Cantaloupe Listeria Outbreak: 16 Now Dead

Cantaloupe Listeria Outbreak: 16 Now Dead

This is shaping up to be one of the most deadly outbreaks of food-borne illness in almost a decade, according to the CDC. The official number of deaths has risen to 16 as of today, and will likely rise higher. The culprit is listeria, which has a long incubation time - up to four weeks in some cases - and the outbreak began around the 1st of September.
The deaths all stem from a contaminated batch of cantaloupes which were grown in the Colorado area. The cantaloupes were grown by Jensen Farms, and may also be labeled Frontera Produce or Rocky Ford Brand. There have been 17 cases of illness, in addition to the 16 deaths, in states across the country.

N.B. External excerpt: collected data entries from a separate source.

### config.mk
export PLATFORM = sky130hd
export DESIGN_NAME = ro_stage_top
export DESIGN_NICKNAME = d
export VERILOG_FILES = /design/src/hw/ro_pkg.sv /design/src/hw/ro_stage_top.sv /design/src/hw/ro_child_gen.sv /design/src/hw/ro_line_unpacker.sv /design/src/hw/ro_thread_counter.sv /design/src/hw/ro_burst_issuer.sv /design/src/hw/ro_tag_pool.sv /design/src/hw/ro_cfg_regs.sv
export VERILOG_INCLUDE_DIRS = /design/src /design/src/include
export SDC_FILE = /design/constraint.sdc
export NUM_CORES = 1
export LEC_CHECK = 0
export ABC_AREA = 1
export BUFFER_PORTS_ARGS = -buffer_cell sky130_fd_sc_hd__buf_2
export CORE_ASPECT_RATIO = 0.7
export CORE_MARGIN = 2
export CORE_UTILIZATION = 40
export DETAILED_ROUTE_END_ITERATION = 8
export HOLD_SLACK_MARGIN = 0.08
export REMOVE_ABC_BUFFERS = 1
export SYNTH_ARGS = -nofsm -noshare
export SYNTH_HDL_FRONTEND = slang
export SYNTH_SLANG_ARGS = --single-unit
### constraint.sdc
create_clock -name clk -period 26.6 [get_ports clk]
set_input_delay 5.32 -clock clk [delete_from_list [all_inputs] [get_ports clk]]
set_output_delay 5.32 -clock clk [all_outputs]
set_load 0.05 [all_outputs]
### src/include/ro_macros.svh
`ifndef RO_MACROS_SVH
`define RO_MACROS_SVH

// edge words per memory line, and the line itself
`define RO_LINE_WORDS 8
`define RO_LINE_BITS  512

`define RO_ADDR_W     32

// 8 read tags and 4 threads
`define RO_TAG_LOG    3
`define RO_THREAD_LOG 2

`define RO_TS_W       32
`define RO_EO_W       24  // edge index into the neighbor array

`endif
### src/hw/ro_pkg.sv
`include "ro_macros.svh"

package ro_pkg;

   typedef struct packed {
      logic [`RO_TS_W-1:0] ts;
      logic [31:0]         locale;
      logic [`RO_EO_W-1:0] eo_begin;
      logic [`RO_EO_W-1:0] eo_end;   // exclusive
   } parent_task_t;

   typedef struct packed {
      logic [`RO_TS_W-1:0] ts;
      logic [31:0]         locale;
   } child_task_t;

   // layout of one 64-bit entry in the edge array
   typedef struct packed {
      logic [31:0] weight;
      logic [31:0] neighbor;
   } edge_word_t;

   typedef struct packed {
      logic [`RO_ADDR_W-1:0]  addr;   // line aligned
      logic [`RO_TAG_LOG-1:0] tag;
      logic [4:0]             beats;
   } read_req_t;

   typedef struct packed {
      logic [`RO_TAG_LOG-1:0]   tag;
      logic [`RO_LINE_BITS-1:0] data;
   } read_rsp_t;

   typedef struct packed {
      logic [`RO_THREAD_LOG-1:0] thread;
      logic [`RO_LINE_WORDS-1:0] mask;  // words of the line that belong to the task
   } line_meta_t;

   typedef struct packed {
      logic        cyc;
      logic        stb;
      logic        we;
      logic [2:0]  adr;
      logic [31:0] dat;
   } wb_req_t;

   typedef struct packed {
      logic        ack;
      logic [31:0] dat;
   } wb_rsp_t;

endpackage

### src/hw/ro_stage_top.sv
`timescale 1ns/1ps
`include "ro_macros.svh"

module ro_stage_top (
   input  logic                 clk,
   input  logic                 rstn,
   input  logic                 in_valid,
   output logic                 in_ready,
   input  ro_pkg::parent_task_t in_task,
   output logic                 ar_valid,
   input  logic                 ar_ready,
   output ro_pkg::read_req_t    ar_req,
   input  logic                 r_valid,
   output logic                 r_ready,
   input  ro_pkg::read_rsp_t    r_rsp,
   output logic                 out_valid,
   input  logic                 out_ready,
   output ro_pkg::child_task_t  out_task,
   output logic                 out_last,
   input  ro_pkg::wb_req_t      wb_in,
   output ro_pkg::wb_rsp_t      wb_out
);

   logic [`RO_ADDR_W-1:0]     edge_base;
   logic                      thread_avail;
   logic [`RO_THREAD_LOG-1:0] thread_id;
   logic                      thread_take;
   logic                      tag_avail;
   logic [`RO_TAG_LOG-1:0]    tag_id;
   logic                      tag_take;
   logic                      tag_put;
   logic [`RO_TAG_LOG-1:0]    tag_put_id;
   logic                      cnt_load;
   logic [`RO_THREAD_LOG-1:0] cnt_thread;
   logic [`RO_EO_W-1:0]       cnt_value;
   logic [`RO_TAG_LOG-1:0]    lookup_tag;
   ro_pkg::line_meta_t        lookup_meta;
   logic [`RO_TS_W-1:0]       lookup_ts;
   logic                      item_valid;
   logic                      item_ready;
   ro_pkg::edge_word_t        item_edge;
   logic [`RO_TS_W-1:0]       item_ts;
   logic [`RO_THREAD_LOG-1:0] item_thread;
   logic                      dec;
   logic [`RO_THREAD_LOG-1:0] dec_thread;
   logic                      free_valid;
   logic [`RO_THREAD_LOG-1:0] free_thread;

   ro_cfg_regs i_cfg (.clk, .rstn, .wb_in, .wb_out, .edge_base);

   ro_tag_pool #(.LOG_DEPTH(`RO_THREAD_LOG)) i_thread_pool (
      .clk, .rstn,
      .take(thread_take), .put(free_valid), .put_id(free_thread),
      .avail(thread_avail), .next_id(thread_id), .all_free()
   );

   ro_tag_pool #(.LOG_DEPTH(`RO_TAG_LOG)) i_tag_pool (
      .clk, .rstn,
      .take(tag_take), .put(tag_put), .put_id(tag_put_id),
      .avail(tag_avail), .next_id(tag_id), .all_free()
   );

   ro_burst_issuer i_issuer (
      .clk, .rstn, .in_valid, .in_ready, .in_task, .edge_base,
      .thread_avail, .thread_id, .thread_take,
      .tag_avail, .tag_id, .tag_take,
      .ar_valid, .ar_ready, .ar_req,
      .cnt_load, .cnt_thread, .cnt_value,
      .lookup_tag, .lookup_meta, .lookup_ts
   );

   ro_thread_counter i_counter (
      .clk, .rstn,
      .load(cnt_load), .load_thread(cnt_thread), .load_value(cnt_value),
      .dec, .dec_thread, .last(out_last), .free_valid, .free_thread
   );

   ro_line_unpacker i_unpacker (
      .clk, .rstn, .r_valid, .r_ready, .r_rsp, .tag_put, .tag_put_id,
      .lookup_tag, .lookup_meta, .lookup_ts,
      .item_valid, .item_ready, .item_edge, .item_ts, .item_thread
   );

   ro_child_gen i_child (
      .clk, .rstn, .item_valid, .item_ready, .item_edge, .item_ts, .item_thread,
      .out_valid, .out_ready, .out_task, .dec, .dec_thread
   );

endmodule

### src/hw/ro_child_gen.sv
`timescale 1ns/1ps
`include "ro_macros.svh"

module ro_child_gen (
   input  logic                      clk,
   input  logic                      rstn,
   input  logic                      item_valid,
   output logic                      item_ready,
   input  ro_pkg::edge_word_t        item_edge,
   input  logic [`RO_TS_W-1:0]       item_ts,
   input  logic [`RO_THREAD_LOG-1:0] item_thread,
   output logic                      out_valid,
   input  logic                      out_ready,
   output ro_pkg::child_task_t       out_task,
   output logic                      dec,
   output logic [`RO_THREAD_LOG-1:0] dec_thread
);

   logic [`RO_THREAD_LOG-1:0] thread_q;

   assign item_ready = !out_valid | out_ready;
   assign dec        = out_valid & out_ready;
   assign dec_thread = thread_q;

   always_ff @(posedge clk) begin
      if (!rstn)
         out_valid <= 1'b0;
      else if (item_ready)
         out_valid <= item_valid;
   end

   always_ff @(posedge clk) begin
      if (item_valid && item_ready) begin
         out_task.ts     <= item_ts + item_edge.weight;  // distance through this edge
         out_task.locale <= item_edge.neighbor;
         thread_q        <= item_thread;
      end
   end

endmodule

### src/hw/ro_line_unpacker.sv
`timescale 1ns/1ps
`include "ro_macros.svh"

module ro_line_unpacker (
   input  logic                      clk,
   input  logic                      rstn,
   input  logic                      r_valid,
   output logic                      r_ready,
   input  ro_pkg::read_rsp_t         r_rsp,
   output logic                      tag_put,
   output logic [`RO_TAG_LOG-1:0]    tag_put_id,
   output logic [`RO_TAG_LOG-1:0]    lookup_tag,
   input  ro_pkg::line_meta_t        lookup_meta,
   input  logic [`RO_TS_W-1:0]       lookup_ts,
   output logic                      item_valid,
   input  logic                      item_ready,
   output ro_pkg::edge_word_t        item_edge,
   output logic [`RO_TS_W-1:0]       item_ts,
   output logic [`RO_THREAD_LOG-1:0] item_thread
);

   localparam int IDX_W = $clog2(`RO_LINE_WORDS);

   logic                      held;
   logic [`RO_LINE_BITS-1:0]  line_q;
   logic [`RO_LINE_WORDS-1:0] mask_q;
   logic [`RO_THREAD_LOG-1:0] thread_q;
   logic [`RO_TS_W-1:0]       ts_q;
   logic [IDX_W-1:0]          idx;
   logic [`RO_LINE_WORDS-1:0] mask_clr;
   logic                      r_fire;
   logic                      item_fire;

   assign r_ready    = !held;
   assign r_fire     = r_valid & r_ready;
   assign lookup_tag = r_rsp.tag;
   assign tag_put    = r_fire;   // meta is copied below, so the tag can go
   assign tag_put_id = r_rsp.tag;

   always_comb begin
      idx = '0;
      for (int i = `RO_LINE_WORDS - 1; i >= 0; i--) begin
         if (mask_q[i])
            idx = IDX_W'(i);
      end
      mask_clr      = mask_q;
      mask_clr[idx] = 1'b0;
   end

   assign item_valid  = held;
   assign item_fire   = item_valid & item_ready;
   assign item_edge   = ro_pkg::edge_word_t'(line_q[int'(idx) * 64 +: 64]);
   assign item_ts     = ts_q;
   assign item_thread = thread_q;

   always_ff @(posedge clk) begin
      if (!rstn)
         held <= 1'b0;
      else if (r_fire)
         held <= 1'b1;
      else if (item_fire && mask_clr == '0)
         held <= 1'b0;
   end

   always_ff @(posedge clk) begin
      if (r_fire) begin
         line_q   <= r_rsp.data;
         mask_q   <= lookup_meta.mask;
         thread_q <= lookup_meta.thread;
         ts_q     <= lookup_ts;
      end else if (item_fire) begin
         mask_q <= mask_clr;
      end
   end

endmodule

### src/hw/ro_thread_counter.sv
`timescale 1ns/1ps
`include "ro_macros.svh"

module ro_thread_counter (
   input  logic                      clk,
   input  logic                      rstn,
   input  logic                      load,
   input  logic [`RO_THREAD_LOG-1:0] load_thread,
   input  logic [`RO_EO_W-1:0]       load_value,
   input  logic                      dec,
   input  logic [`RO_THREAD_LOG-1:0] dec_thread,
   output logic                      last,
   output logic                      free_valid,
   output logic [`RO_THREAD_LOG-1:0] free_thread
);

   localparam int N_THREADS = 2**`RO_THREAD_LOG;

   // children not yet handed out, per thread
   logic [`RO_EO_W-1:0] remaining [N_THREADS];

   assign last        = remaining[dec_thread] == `RO_EO_W'(1);
   assign free_valid  = dec & last;   // final child leaves, thread goes back
   assign free_thread = dec_thread;

   always_ff @(posedge clk) begin
      if (!rstn) begin
         for (int t = 0; t < N_THREADS; t++)
            remaining[t] <= '0;
      end else begin
         if (load)
            remaining[load_thread] <= load_value;
         if (dec)
            remaining[dec_thread] <= remaining[dec_thread] - 1'b1;  // load is a free thread
      end
   end

endmodule

### src/hw/ro_burst_issuer.sv
`timescale 1ns/1ps
`include "ro_macros.svh"

module ro_burst_issuer (
   input  logic                      clk,
   input  logic                      rstn,
   input  logic                      in_valid,
   output logic                      in_ready,
   input  ro_pkg::parent_task_t      in_task,
   input  logic [`RO_ADDR_W-1:0]     edge_base,
   input  logic                      thread_avail,
   input  logic [`RO_THREAD_LOG-1:0] thread_id,
   output logic                      thread_take,
   input  logic                      tag_avail,
   input  logic [`RO_TAG_LOG-1:0]    tag_id,
   output logic                      tag_take,
   output logic                      ar_valid,
   input  logic                      ar_ready,
   output ro_pkg::read_req_t         ar_req,
   output logic                      cnt_load,
   output logic [`RO_THREAD_LOG-1:0] cnt_thread,
   output logic [`RO_EO_W-1:0]       cnt_value,
   input  logic [`RO_TAG_LOG-1:0]    lookup_tag,
   output ro_pkg::line_meta_t        lookup_meta,
   output logic [`RO_TS_W-1:0]       lookup_ts
);

   localparam int OFS_W = $clog2(`RO_LINE_BITS / 8);  // byte offset within a line
   localparam int IDX_W = $clog2(`RO_LINE_WORDS);

   typedef enum logic {idle_st, issuing_st} state_t;

   state_t                    state;
   logic [`RO_ADDR_W-1:0]     cur_addr;
   logic [`RO_EO_W-1:0]       cur_left;   // words still to request
   logic [`RO_THREAD_LOG-1:0] cur_thread;
   ro_pkg::line_meta_t        meta_tab [2**`RO_TAG_LOG];
   logic [`RO_TS_W-1:0]       ts_tab [2**`RO_THREAD_LOG];

   logic [IDX_W-1:0]          w0;
   logic [IDX_W:0]            room;
   logic [IDX_W:0]            n_line;
   logic [IDX_W:0]            line_end;
   logic                      last_line;
   logic [`RO_LINE_WORDS-1:0] line_mask;
   logic                      ar_fire;
   logic                      take_new;

   assign w0        = cur_addr[OFS_W-1:3];
   assign room      = (IDX_W+1)'(`RO_LINE_WORDS) - {1'b0, w0};
   assign last_line = cur_left <= `RO_EO_W'(room);
   assign n_line    = last_line ? cur_left[IDX_W:0] : room;
   assign line_end  = {1'b0, w0} + n_line;

   always_comb begin
      for (int i = 0; i < `RO_LINE_WORDS; i++)
         line_mask[i] = ((IDX_W+1)'(i) >= {1'b0, w0}) && ((IDX_W+1)'(i) < line_end);
   end

   assign ar_valid = (state == issuing_st) & tag_avail;  // no tag, no request
   assign ar_fire  = ar_valid & ar_ready;
   assign tag_take = ar_fire;
   assign ar_req   = '{addr: {cur_addr[`RO_ADDR_W-1:OFS_W], OFS_W'(0)}, tag: tag_id, beats: 5'd1};

   // next task may enter on the cycle the last line goes out
   assign in_ready    = thread_avail & ((state == idle_st) | (ar_fire & last_line));
   assign take_new    = in_valid & in_ready & (in_task.eo_end != in_task.eo_begin);
   assign thread_take = take_new;

   assign cnt_load   = take_new;
   assign cnt_thread = thread_id;
   assign cnt_value  = in_task.eo_end - in_task.eo_begin;

   always_ff @(posedge clk) begin
      if (!rstn)
         state <= idle_st;
      else if (take_new)
         state <= issuing_st;
      else if (ar_fire && last_line)
         state <= idle_st;
   end

   always_ff @(posedge clk) begin
      if (take_new) begin
         cur_addr   <= edge_base + {{(`RO_ADDR_W-`RO_EO_W-3){1'b0}}, in_task.eo_begin, 3'b000};
         cur_left   <= cnt_value;
         cur_thread <= thread_id;
         ts_tab[thread_id] <= in_task.ts;
      end else if (ar_fire) begin
         cur_addr <= {cur_addr[`RO_ADDR_W-1:OFS_W] + 1'b1, OFS_W'(0)};
         cur_left <= cur_left - `RO_EO_W'(n_line);
      end
      if (ar_fire)
         meta_tab[tag_id] <= '{thread: cur_thread, mask: line_mask};
   end

   assign lookup_meta = meta_tab[lookup_tag];
   assign lookup_ts   = ts_tab[lookup_meta.thread];

endmodule

### src/hw/ro_tag_pool.sv
`timescale 1ns/1ps

module ro_tag_pool #(
   parameter int LOG_DEPTH = 3
) (
   input  logic                 clk,
   input  logic                 rstn,
   input  logic                 take,
   input  logic                 put,
   input  logic [LOG_DEPTH-1:0] put_id,
   output logic                 avail,
   output logic [LOG_DEPTH-1:0] next_id,
   output logic                 all_free
);

   localparam int DEPTH = 2**LOG_DEPTH;

   logic [DEPTH-1:0] free_q;   // one bit per id, set when free

   // lowest free id is handed out first
   always_comb begin
      next_id = '0;
      for (int i = DEPTH - 1; i >= 0; i--) begin
         if (free_q[i])
            next_id = LOG_DEPTH'(i);
      end
   end

   assign avail    = |free_q;
   assign all_free = &free_q;

   always_ff @(posedge clk) begin
      if (!rstn) begin
         free_q <= '1;
      end else begin
         if (take && avail)
            free_q[next_id] <= 1'b0;
         if (put)
            free_q[put_id] <= 1'b1;  // never the id taken this cycle
      end
   end

endmodule

### src/hw/ro_cfg_regs.sv
`timescale 1ns/1ps
`include "ro_macros.svh"

module ro_cfg_regs (
   input  logic                  clk,
   input  logic                  rstn,
   input  ro_pkg::wb_req_t       wb_in,
   output ro_pkg::wb_rsp_t       wb_out,
   output logic [`RO_ADDR_W-1:0] edge_base
);

   logic [31:0] base_word;   // word address of the edge array
   logic        ack_q;
   logic [31:0] dat_q;
   logic        hit;

   assign hit = wb_in.cyc & wb_in.stb & !ack_q;  // one ack per access

   always_ff @(posedge clk) begin
      if (!rstn) begin
         base_word <= '0;
         ack_q     <= 1'b0;
      end else begin
         ack_q <= hit;
         if (hit && wb_in.we && wb_in.adr == 3'd0)
            base_word <= wb_in.dat;
      end
   end

   always_ff @(posedge clk) begin
      if (hit)
         dat_q <= (wb_in.adr == 3'd0) ? base_word : 32'd0;
   end

   assign wb_out    = '{ack: ack_q, dat: dat_q};
   assign edge_base = {base_word[`RO_ADDR_W-3:0], 2'b00};  // words to bytes

endmodule

== Word level (Yosys, flattened, before mapping) ==
Memories as Yosys holds them, arrays and structs flattened. A register that Yosys moved wholly into a read port is not among the register bits.
Cells that the tools add are included.

* Output and inout port bits: 142
* Memories kept: 3
* Logic and storage cells: 176
* Latch bits: 0
* Memory bits (read-only): 0
* Bits in writable memories: 304
* Bits in registers: 726

{| class="wikitable"
|+ Memories
! memory !! depth !! width !! read ports !! clocked after Yosys merged registers in !! write ports !! line !! source
|-
| i_issuer.ts_tab || 4 || 32 || 1 || 1 || 1 || ro_burst_issuer.sv:38 || <nowiki>logic [`RO_TS_W-1:0] ts_tab [2**`RO_THREAD_LOG];</nowiki>
|-
| i_counter.remaining || 4 || 24 || 1 || 1 || 4 || ro_thread_counter.sv:20 || <nowiki>logic [`RO_EO_W-1:0] remaining [N_THREADS];</nowiki>
|-
| i_issuer.meta_tab || 8 || 10 || 1 || 0 || 1 || ro_burst_issuer.sv:37 || <nowiki>ro_pkg::line_meta_t meta_tab [2**`RO_TAG_LOG];</nowiki>
|}

* Div/mod/pow operators: 0
* Mux-type cells: 64
* Order comparisons: 26
* Reductions and logical operators: 32
* Multipliers: 0
* Shifts and indexed selects: 1
* Equal/unequal tests: 2
* Bitwise logic cells: 23
* Add/sub/neg operators: 8

{| class="wikitable"
|+ Operators with widths
! operator !! number
|-
| indexed part select 512 x 10 -> 64 bit || 1
|-
| two-way mux 24 bit || 4
|-
| two-way mux 32 bit || 2
|-
| two-way mux 3 bit || 16
|-
| OR reduction 24 bit || 2
|-
| two-way mux 8 bit || 5
|-
| adder 32 x 27 -> 32 bit || 1
|-
| adder 32 bit || 1
|-
| adder 26 x 1 -> 26 bit (second input constant) || 1
|-
| == test 24 x 1 -> 1 bit (second input constant) || 1
|-
| <= comparator 24 x 4 -> 1 bit || 1
|-
| inequality test 24 bit || 1
|-
| subtractor 24 x 1 -> 24 bit (second input constant) || 1
|-
| subtractor 24 bit || 1
|-
| subtractor 24 x 4 -> 24 bit || 1
|-
| two-way mux 1 bit || 21
|-
| logical AND 1 bit || 19
|-
| bitwise AND 8 bit || 2
|-
| less-than comparator 3 x 4 -> 1 bit (first input constant) || 4
|-
| two-way mux 4 bit || 4
|-
| NOT 8 bit || 2
|-
| two-way mux 2 bit || 7
|-
| bitwise AND 1 bit || 12
|-
| less-than comparator 3 x 4 -> 1 bit (second input constant) || 3
|-
| 24 further kinds || 43
|}

== Depth between registers and ports, before layout ==
Gate-level depths: netlist of the first run.

* Depth after elaboration: 18
* Depth in mapped cells: 26

== Modules after synthesis ==
A second synthesis of the first run with hierarchy kept.

* Cells, all modules: 5247
* Area, all modules: 51359.3 um^2

{| class="wikitable"
|+ Modules (own cells, without submodules)
! module !! cells an instance !! area an instance (um^2) !! seq. area each (um^2) !! instances
|-
| ro_line_unpacker || 1577 || 21416.8 || 16656.0 || 1
|-
| ro_burst_issuer || 1846 || 15760.1 || 7917.6 || 1
|-
| ro_thread_counter || 790 || 6074.6 || 2882.8 || 1
|-
| ro_child_gen || 568 || 4418.0 || 2001.9 || 1
|-
| ro_cfg_regs || 352 || 2952.8 || 1621.6 || 1
|-
| ro_tag_pool at i_tag_pool || 81 || 528.0 || 160.2 || 1
|-
| ro_tag_pool at i_thread_pool || 33 || 209.0 || 80.1 || 1
|}

== Worst setup path before layout of the first run ==
OpenSTA, ideal clock, no wires.

* Kind: input port to flip-flop
* From: input port r_valid
* To: register i_unpacker.mask_q[1], data pin
* Cell stages on the path: 4
* Slack: 4.186 ns
* Buffers on the path: 1
* Data arrival time: 21.527 ns
* Path through: nand2_1 > inv_1 > clkbuf_1 > o21ai_0

* Longest elaborated chain between the ends: 2

{| class="wikitable"
|+ Ends and longest elaborated chain
! item !! line !! source
|-
| from (decl) || ro_stage_top.sv:13 || <nowiki>input logic r_valid,</nowiki>
|-
| bitwise AND 1 bit || ro_line_unpacker.sv:35 || <nowiki>assign r_fire = r_valid & r_ready;</nowiki>
|-
| net i_tag_pool.put || ro_tag_pool.sv:9 || <nowiki>input logic put,</nowiki>
|-
| two-way mux 8 bit || ro_line_unpacker.sv:66 || <nowiki>if (r_fire) begin</nowiki>
|-
| to (signal assigned) || ro_line_unpacker.sv:68 || <nowiki>mask_q <= lookup_meta.mask;</nowiki>
|-
| to (signal assigned) || ro_line_unpacker.sv:72 || <nowiki>mask_q <= mask_clr;</nowiki>
|-
| to (decl) || ro_line_unpacker.sv:26 || <nowiki>logic [`RO_LINE_WORDS-1:0] mask_q;</nowiki>
|}

The timed path passes the listed nets, and every way through them passes these cells.
A chain may end at the register's enable or synchronous reset.

== Final worst setup path of the first run ==
* From: input port ar_ready
* To: output port in_ready

* Longest elaborated chain between the ends: 4

{| class="wikitable"
|+ Ends and longest elaborated chain
! item !! line !! source
|-
| from (decl) || ro_stage_top.sv:11 || <nowiki>input logic ar_ready,</nowiki>
|-
| bitwise AND 1 bit || ro_burst_issuer.sv:61 || <nowiki>assign ar_fire = ar_valid & ar_ready;</nowiki>
|-
| bitwise AND 1 bit || ro_burst_issuer.sv:66 || <nowiki>assign in_ready = thread_avail & ((state == idle_st) | (ar_fire & last_line));</nowiki>
|-
| bitwise OR 1 bit || ro_burst_issuer.sv:66 ||
|-
| bitwise AND 1 bit || ro_burst_issuer.sv:66 ||
|-
| to (decl) || ro_stage_top.sv:8 || <nowiki>output logic in_ready,</nowiki>
|}

No other way between the ends.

Listeria is a bacterial infection which is not as common as salmonella or e. coli, but which is a lot more deadly when it occurs. The United States reports about 800 cases of listeria a year, mostly from "deli meat and soft cheeses, where listeria is most common." The most recent listeria outbreak involved peanut butter in 1998, which sickened 744 people and killed nine.
Listeria is a hardy bacteria that does quite well at cooler temperatures, from room temperature all the way down to refrigerator temperatures. It causes fever, muscle aches, and diarrhea. It typically strikes people with compromised immune systems - the elderly, pregnant women, and young children.
No word yet on how the cantaloupes became infected with listeria. This MSNBC article points suspicion at the cantaloupe's "rough, porous skin and soft, succulent interior." Listeria is a tough little bacteria, and may have been present on some of the equipment used to handle the cantaloupes on their trip to market. It's also possible that the fields were irrigated with listeria-contaminated water (if memory serves, this is what caused an outbreak of e. coli in spinach).
Early reports advised people to determine where their cantaloupe was from, and get rid of it if it had been raised in Colorado. I mentioned this to my neighbor and she asked me, "How am I supposed to find out where my cantaloupe is from?"
It was a good question, and I didn't have an answer for her. It turned out that if her cantaloupe had a sticker, it had long since fallen off. Let's face it, the closest we ever get to origin information is the country. Often the best you can usually do is determine that your cantaloupe was grown in the USA.